Мы присели на бревно, закурили. Иван рассказал мне байку, уже мною от него слышанную; Иван полагает, что мне это интересно: новелла, сюжет.
— Ты напиши, — наставлял меня Иван, — я-то плохо знаю по-русски, я вепс, а ты напиши: в нашей деревне, на том месте, где ты, жил Хведор Колодкин, у него родители богатые были, я не знаю, какие богатые, но так говорили. Он-то, Хведор Колодкин, брал в жены Ольгу с Берега. К родителям жить привел, а тем чего-то не поглянулась Ольга-то, не знаю, чего. Они Хведору говорят: «Ты с ей не живи, отправь ее, пусть уходит». Он ей сказал, она и ушла. Ты слушай, я по-русски не очень умею, может, что не так говорю...

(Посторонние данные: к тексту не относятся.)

File: src/rtl/pipe_pkg.sv
// Shared types and constants for the pipe_stage slice.
package pipe_pkg;

  // Occupancy of the stage: nothing held, main held, or main and skid held.
  typedef enum logic [1:0] {
    EMPTY = 2'd0,
    BUSY  = 2'd1,
    FULL  = 2'd2
  } state_e;

  // Bubble instruction (addi x0,x0,0) shown downstream while the stage is empty.
  localparam logic [31:0] NOP_INSTR_DEF = 32'h0000_0013;

endpackage

File: src/rtl/pipe_stall_ctr.sv
// Saturating counter of back-pressured cycles; never wraps.
module pipe_stall_ctr #(
  parameter int CNT_W = 16
) (
  input  logic             clk_i,
  input  logic             rst_ni,
  input  logic             inc_i,
  output logic [CNT_W-1:0] cnt_o
);

  logic [CNT_W-1:0] cnt_q;

  // Count up while requested, holding at all-ones once reached.
  always_ff @(posedge clk_i or negedge rst_ni) begin
    if (!rst_ni)                    cnt_q <= '0;
    else if (inc_i && cnt_q != '1)  cnt_q <= cnt_q + CNT_W'(1);
  end

  assign cnt_o = cnt_q;

endmodule

File: src/rtl/pipe_stage.sv
// Single pipeline register stage for a PC/instruction pair with optional
// 2-entry skid buffer (registered ready) or plain register (comb ready).
module pipe_stage
  import pipe_pkg::*;
#(
  parameter int               WIDTH     = 32,
  parameter int               SKID      = 1,
  parameter logic [WIDTH-1:0] NOP_INSTR = WIDTH'(NOP_INSTR_DEF),
  parameter int               CNT_W     = 16
) (
  input  logic             clk_in,
  input  logic             rst_in,
  input  logic             flush_in,
  input  logic             valid_in,
  output logic             ready_out,
  input  logic [WIDTH-1:0] pc_in,
  input  logic [WIDTH-1:0] instr_in,
  output logic             valid_out,
  input  logic             ready_in,
  output logic [WIDTH-1:0] pc_out,
  output logic [WIDTH-1:0] instr_out,
  output logic [CNT_W-1:0] stall_cnt_out
);

  state_e           state_q, state_d;
  logic [WIDTH-1:0] main_pc_q, main_pc_d;
  logic [WIDTH-1:0] main_instr_q, main_instr_d;
  logic [WIDTH-1:0] skid_pc, skid_instr;
  logic             skid_ld;
  logic             vld;
  logic             acc;

  assign vld = (state_q != EMPTY);
  assign acc = valid_in & ready_out;

  // Next-state and main-register load; flush overrides everything and
  // swallows any concurrent upstream transfer.
  always_comb begin
    state_d      = state_q;
    main_pc_d    = main_pc_q;
    main_instr_d = main_instr_q;
    skid_ld      = 1'b0;
    if (flush_in) begin
      state_d      = EMPTY;
      main_pc_d    = '0;
      main_instr_d = NOP_INSTR;
    end else begin
      case (state_q)
        EMPTY: begin
          if (acc) begin
            state_d      = BUSY;
            main_pc_d    = pc_in;
            main_instr_d = instr_in;
          end
        end
        BUSY: begin
          if (acc && ready_in) begin
            main_pc_d    = pc_in;
            main_instr_d = instr_in;
          end else if (acc && SKID != 0) begin
            // Downstream stalled but we already promised ready: park in skid.
            state_d = FULL;
            skid_ld = 1'b1;
          end else if (!valid_in && ready_in) begin
            state_d = EMPTY;
          end
        end
        FULL: begin
          if (ready_in) begin
            state_d      = BUSY;
            main_pc_d    = skid_pc;
            main_instr_d = skid_instr;
          end
        end
        default: state_d = EMPTY;
      endcase
    end
  end

  // State and main payload registers.
  always_ff @(posedge clk_in or negedge rst_in) begin
    if (!rst_in) begin
      state_q      <= EMPTY;
      main_pc_q    <= '0;
      main_instr_q <= NOP_INSTR;
    end else begin
      state_q      <= state_d;
      main_pc_q    <= main_pc_d;
      main_instr_q <= main_instr_d;
    end
  end

  generate
    if (SKID != 0) begin : g_skid
      logic [WIDTH-1:0] skid_pc_q, skid_instr_q;
      logic             rdy_q;

      // Skid entry captured only on a stalled accept; cleared on flush.
      always_ff @(posedge clk_in or negedge rst_in) begin
        if (!rst_in) begin
          skid_pc_q    <= '0;
          skid_instr_q <= NOP_INSTR;
        end else if (flush_in) begin
          skid_pc_q    <= '0;
          skid_instr_q <= NOP_INSTR;
        end else if (skid_ld) begin
          skid_pc_q    <= pc_in;
          skid_instr_q <= instr_in;
        end
      end

      // Registered ready: low only while both entries are occupied.
      always_ff @(posedge clk_in or negedge rst_in) begin
        if (!rst_in) rdy_q <= 1'b1;
        else         rdy_q <= (state_d != FULL);
      end

      assign skid_pc    = skid_pc_q;
      assign skid_instr = skid_instr_q;
      assign ready_out  = rdy_q;
    end else begin : g_noskid
      assign skid_pc    = '0;
      assign skid_instr = NOP_INSTR;
      assign ready_out  = ready_in | ~vld;
    end
  endgenerate

  assign valid_out = vld;
  assign pc_out    = vld ? main_pc_q    : '0;
  assign instr_out = vld ? main_instr_q : NOP_INSTR;

  pipe_stall_ctr #(.CNT_W(CNT_W)) u_stall (
    .clk_i  (clk_in),
    .rst_ni (rst_in),
    .inc_i  (vld & ~ready_in),
    .cnt_o  (stall_cnt_out)
  );

endmodule

File: config.mk
export PLATFORM = sky130hd
export DESIGN_NAME = pipe_stage
export DESIGN_NICKNAME = d
export VERILOG_FILES = /design/src/rtl/pipe_pkg.sv /design/src/rtl/pipe_stall_ctr.sv /design/src/rtl/pipe_stage.sv
export SDC_FILE = /design/constraint.sdc
export NUM_CORES = 1
export LEC_CHECK = 0
export BUFFER_PORTS_ARGS = -buffer_cell sky130_fd_sc_hd__buf_2
export CAP_MARGIN = 20
export CORE_ASPECT_RATIO = 0.7
export CORE_MARGIN = 3
export CORE_UTILIZATION = 41
export CTS_CLUSTER_SIZE = 14
export DETAILED_ROUTE_END_ITERATION = 12
export HOLD_SLACK_MARGIN = 0.06
export PLACE_DENSITY = 0.7
export SETUP_SLACK_MARGIN = 0.3
export SLEW_MARGIN = 20
export SYNTH_ARGS = -nofsm -noshare
export SYNTH_HDL_FRONTEND = slang
export SYNTH_HIERARCHICAL = 1
export SYNTH_SLANG_ARGS = --single-unit
File: constraint.sdc
create_clock -name clk_in -period 2.8 [get_ports clk_in]
set_input_delay 0 -clock clk_in [delete_from_list [all_inputs] [get_ports clk_in]]
set_output_delay 0 -clock clk_in [all_outputs]
set_load 0.03 [all_outputs]
==> metrics.md <==
| Metric | Value |
|---|---|
| Critical Path, Cell by Cell | `or2_2, nor2b_1, nand2_1, nor3_1, nand4_1, xnor2_1` |
| Final critical path time including I/O delays and setup | `2.158 ns` |
| Fin Clk Skew | `0.008198 ns` |
| Largest net degree at the start of global routing | `66` |
| GRT overflow | `0` |
| Transition time at the pin with the least slew margin | `1.040 ns` |
| R2R cell count | `6` |
| Kind of launch point of the worst setup path | `register` |
| Number of buffers created by CTS | `17` |
| Number of remaining DRC errors | `0` |
| Total wire length after detailed routing | `18,050 µm` |
| Number of buffers added on ports | `150` |
| Die H | `117.4 µm` |
| Register area share after synthesis | `0.5071` |
| Detailed Place HPWL | `11,460 µm` |
| Number of library cell types mapped by synthesis | `47` |
| Antenna Cells | `0` |
| Layout Cells excl Fill | `1,046` |
| Launch instance of the worst register-to-register path | `state_q[1]` |
| Result of the run | `completed` |
| Cell at the slowest stage of the critical path | `sky130_fd_sc_hd__dfrtp_1` |
| Max Fclk | `0.4634 GHz` |
| Max cap viols | `0` |
| Number of placed instances, taps included | `946` |
| Number of nets in the layout | `874` |
| Final count of pins violating max slew | `0` |
| Hold crit path type | `in2async` |
| Number of clock sinks seen by CTS | `147` |
| Number of enable flip-flop cells after synthesis | `0` |
| Data arrival time at the worst-slack endpoint | `2.45 ns` |
| Synthesized cell area | `0.007272 mm²` |
| Routed length per placed instance | `17.26 µm` |
| Bufs on Longest Clock Path | `2` |
| Die outline area | `0.01940 mm²` |
| Areal power density over the cells | `627.4 mW/mm²` |
| Most instantiated flip-flop cell in the synthesis netlist | `sky130_fd_sc_hd__dfrtp_1` |
| 1st-pass router iterations | `5` |
| Root Buffer Master | `sky130_fd_sc_hd__clkbuf_16` |
| Maximum vdd ir drop | `381.2 µV` |
| Number of hold violations in the final report | `0` |
| Number of antenna violations at the first check in global routing | `0` |
| Fraction of final layout cells with drive strength greater than 1 | `0.3276` |
| Clk pin slew, worst setup/hold paths | `0.06 ns` |
| End point of the critical path | `u_stall/cnt_o[10]` |
| TritonCTS clock tree | `done` |
| Number of top-level design ports | `151` |
| Setup crit start | `state_q[1]` |
| Synth-to-layout area growth | `30.37%` |
| Syn Area/Cell | `12.04 µm²` |
| Number of warnings issued by yosys | `6` |
| Via count of the first global-routing pass | `5,667` |
| Die extent in x | `165.2 µm` |
| Total number of placement rows | `40` |
| Reg-to-reg endpoint | `u_stall/cnt_o[10]` |
| Total number of vias | `5,603` |
| Initial Util | `0.4212` |
| Type of the worst setup path | `reg2reg` |
| Number of DRC markers after the initial detailed-route iteration | `321` |
| Core region area | `0.01727 mm²` |
| Max transition margin | `0.3065` |
| Post-route ant nets | `0` |
| # setup viols final | `0` |
| Number of flip-flops and latches in the synthesized netlist | `147` |
| Global-route wire length before repair | `29,340 µm` |
| Number of H-tree levels | `4` |
| CP max FO | `8` |
| Syn Nets | `674` |
| Period utilization | `0.7708` |
| Async set-reset flop share out of synthesis | `1.000` |
| Number of buffers inserted by post-CTS setup repair | `0` |
| Overall Global Routing Usage | `0.1883` |
| Required @ worst endpoint | `3.09 ns` |
| Crit end category | `register` |
| Number of vias per cell after detailed routing | `5.357` |
| Accumulated negative setup slack | `0 ns` |
| Setup slack of the most critical reg-to-reg path | `0.64 ns` |
| Unrepaired setup endpoints after global routing | `false` |
| Clock latency at the later pin of the worst-skew pair | `0.41 ns` |
| Gate count after technology mapping | `604` |
| Routability Congestion | `0.8016` |
| P_leak | `4.349 nW` |
| CP max stage delay | `0.48 ns` |
==> flip-flops by register name, indices dropped and copies added (netlist names) <==
register / count
g_skid.skid_instr_q: 32
g_skid.skid_pc_q: 32
main_instr_q: 32
main_pc_q: 32
ready_out: 1
state_q: 2
u_stall/cnt_o: 16
==> synthesized netlist by cell type, drive strengths merged (3+ instances only) <==
cell	number	share of area
nor2b	8	0.0069
and3	3	0.0028
nor2	9	0.0046
a22o	61	0.073
dfstp	7	0.025
nor4	3	0.0076
o31ai	63	0.10
xnor2	5	0.0060
nand2b	5	0.0043
clkbuf	14	0.0072
nand3	9	0.011
dfrtp	140	0.48
o21ai	4	0.0028
mux2i	61	0.084
nand2	69	0.036
o22a	3	0.0036
buf	37	0.042
o21a	4	0.0041
and2	61	0.052
nand4	11	0.012
a211oi	3	0.0031
a21oi	5	0.0034
==> power breakdown <==
group	switching (mW)	internal [mW]
registers	0.117	2.27
clock network	0.861	1.80
logic	0.551	0.348
total	1.53	4.42
==> layer usage <==
metal	share of wire	up-vias	routed length (µm)	global-route usage
met5	0	-	0	0
met4	0.013	0	230	0.05448
met3	0.057	18	1030	0.03602
met2	0.47	189	8451	0.2986
met1	0.46	2789	8340	0.2627
li1	-	2607	-	-
==> kinds of logic (layout without fill, tap and decap cells) <==
| family | count (synthesis) | in the layout | synth area share |
|---|---|---|---|
| AOI/OAI and AO/OA | 150 | 150 | 0.2020 |
| DFF | 147 | 147 | 0.5071 |
| xor gates and xnor gates | 7 | 7 | 0.008431 |
| and+or+nand+nor | 183 | 183 | 0.1421 |
| muxes | 63 | 63 | 0.08809 |
| adders and majority gates | 1 | 1 | 0.001720 |
| buffers and inverters | 53 | 264 | 0.05058 |
==> final cells by class <==
| type | count | area [µm²] |
|---|---|---|
| Clock buffer | 21 | 460.4 |
| Clock inverter | 9 | 226.5 |
| Fill cell | 1470 | 7786 |
| Inverter | 2 | 7.507 |
| Multi-Input combinational cell | 404 | 3247 |
| Sequential cell | 147 | 3687 |
| Tap cell | 231 | 289.0 |
| Timing Repair Buffer | 232 | 1563 |
==> critical path, delay by kind of cell, from the launching register on <==
kind	cells	cell delay [ns]
flops	1	0.48
simple gates	5	1.40
xor+xnor	1	0.16
==> timing repair <==
item / 4_1_cts / 5_1_grt
hold buffers: 70 / 0
gates resized for setup: 0 / 0
hold endpoints to repair: 238 / 0
==> cells in the final DEF (no fill, tap or decap), types with 2 or more instances in the layout <==
cell / netlist / layout
sky130_fd_sc_hd__o21a_1: 4 / 4
sky130_fd_sc_hd__o22a_1: 3 / 3
sky130_fd_sc_hd__dfstp_2: 7 / 7
sky130_fd_sc_hd__nand3_2: 2 / 2
sky130_fd_sc_hd__a211oi_1: 3 / 3
sky130_fd_sc_hd__a31oi_1: 2 / 2
sky130_fd_sc_hd__o31ai_1: 9 / 9
sky130_fd_sc_hd__nand4_1: 10 / 10
sky130_fd_sc_hd__dfrtp_1: 140 / 140
sky130_fd_sc_hd__o21ai_1: 3 / 3
sky130_fd_sc_hd__and2_1: 61 / 61
sky130_fd_sc_hd__nand3_1: 5 / 5
sky130_fd_sc_hd__nor2b_1: 8 / 7
sky130_fd_sc_hd__nor4_4: 2 / 2
sky130_fd_sc_hd__clkbuf_1: 14 / 2
sky130_fd_sc_hd__clkbuf_16: 0 / 17
sky130_fd_sc_hd__xor2_1: 2 / 2
sky130_fd_sc_hd__buf_2: 15 / 148
sky130_fd_sc_hd__bufinv_16: 0 / 7
sky130_fd_sc_hd__a21oi_1: 5 / 4
sky130_fd_sc_hd__o31ai_2: 53 / 53
sky130_fd_sc_hd__buf_4: 2 / 12
sky130_fd_sc_hd__dlygate4sd3_1: 0 / 70
sky130_fd_sc_hd__mux2_4: 2 / 2
sky130_fd_sc_hd__nand3_4: 2 / 2
sky130_fd_sc_hd__nand2_1: 68 / 68
sky130_fd_sc_hd__nand2b_1: 5 / 5
sky130_fd_sc_hd__and3_1: 2 / 2
sky130_fd_sc_hd__clkbuf_8: 0 / 2
sky130_fd_sc_hd__nor2_1: 9 / 9
sky130_fd_sc_hd__a22o_1: 61 / 61
sky130_fd_sc_hd__a41oi_1: 2 / 2
sky130_fd_sc_hd__xnor2_1: 5 / 5
sky130_fd_sc_hd__and4_1: 2 / 2
sky130_fd_sc_hd__mux2i_1: 61 / 61
sky130_fd_sc_hd__inv_1: 2 / 2
==> through the flow <==
| step | area [µm²] | total power, mW | setup slack (ns) | hold slack (ns) | utilization |
|---|---|---|---|---|---|
| 5_1_grt | 9480 | 6.172 | 0.4633 | 0.1102 | 0.5491 |
| 2_1_floorplan | 7272 | 2.966 | 0.7327 | -0.2956 | - |
| 3_3_place_gp | 8093 | 3.223 | 0.7561 | -0.02978 | 0.4687 |
| 6_report | 9480 | 5.948 | 0.6418 | 0.1003 | 0.5491 |
| 3_5_place_dp | 8093 | 3.253 | 0.6625 | -0.02463 | 0.4687 |
| 4_1_cts | 9480 | 5.999 | 0.6370 | 0.08908 | 0.5491 |
==> how the worst min path moves through the flow <==
stage | from | slack [ns] | to | cells after the start
global route | valid_in | 0.11 | state_q[0] | 4
detailed placement | rst_in | -0.02 | main_pc_q[5] | 1
CTS | valid_in | 0.09 | state_q[0] | 4
global placement | rst_in | -0.03 | g_skid.skid_pc_q[6] | 1
floorplan | rst_in | -0.30 | g_skid.skid_instr_q[10] | 0
finish | rst_in | 0.10 | main_pc_q[5] | 2
Note: power is estimated with default switching activity, not from simulation.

— Все понятно, Иван, я слушаю.
— Ты погоди. Слушай. Он-то, Хведор, женился на другой Ольге, из Харагеничей. Она магазином заведовала, а Хведор в лесу на заготовке. Он из лесу приходит, она его встречала и вино подавала, сколько, значит, его утроба требовала. Каждый день Хведор вином напивался, а у ее растрата, ее посадили. Хведор опять холостой. А на Ребовом Конце жила ишо одна Ольга. Он к ей женихом подвалил, а уже ослабел, года вышли или ишо что, пил много, не знаю. Он к этой Ольге-то на Ребовом Конце подселился, в первую ночь на печь залез и ничего не может. Она, Ольга-то с Ребова Конца, посмотрела на такое дело и прогнала Хведора. И вот он один жил, на том в аккурат месте, где ты, и у него была коза. Он козу-то на веревочку, маленькую в магазине купит и пойдет на Берег к Ольге, первой жене, поживет у ее, козу доит, а потом в Харагеничи к другой Ольге, та уже из тюрьмы вышоццы, и у ей поживет. Оттеда на Ребов Конец к третьей Ольге, та тоже его принимала. И коза при ем. В дороге на пенек сядет, из маленькой отхлебнет, козу подоит и дальше. Я понятно говорю?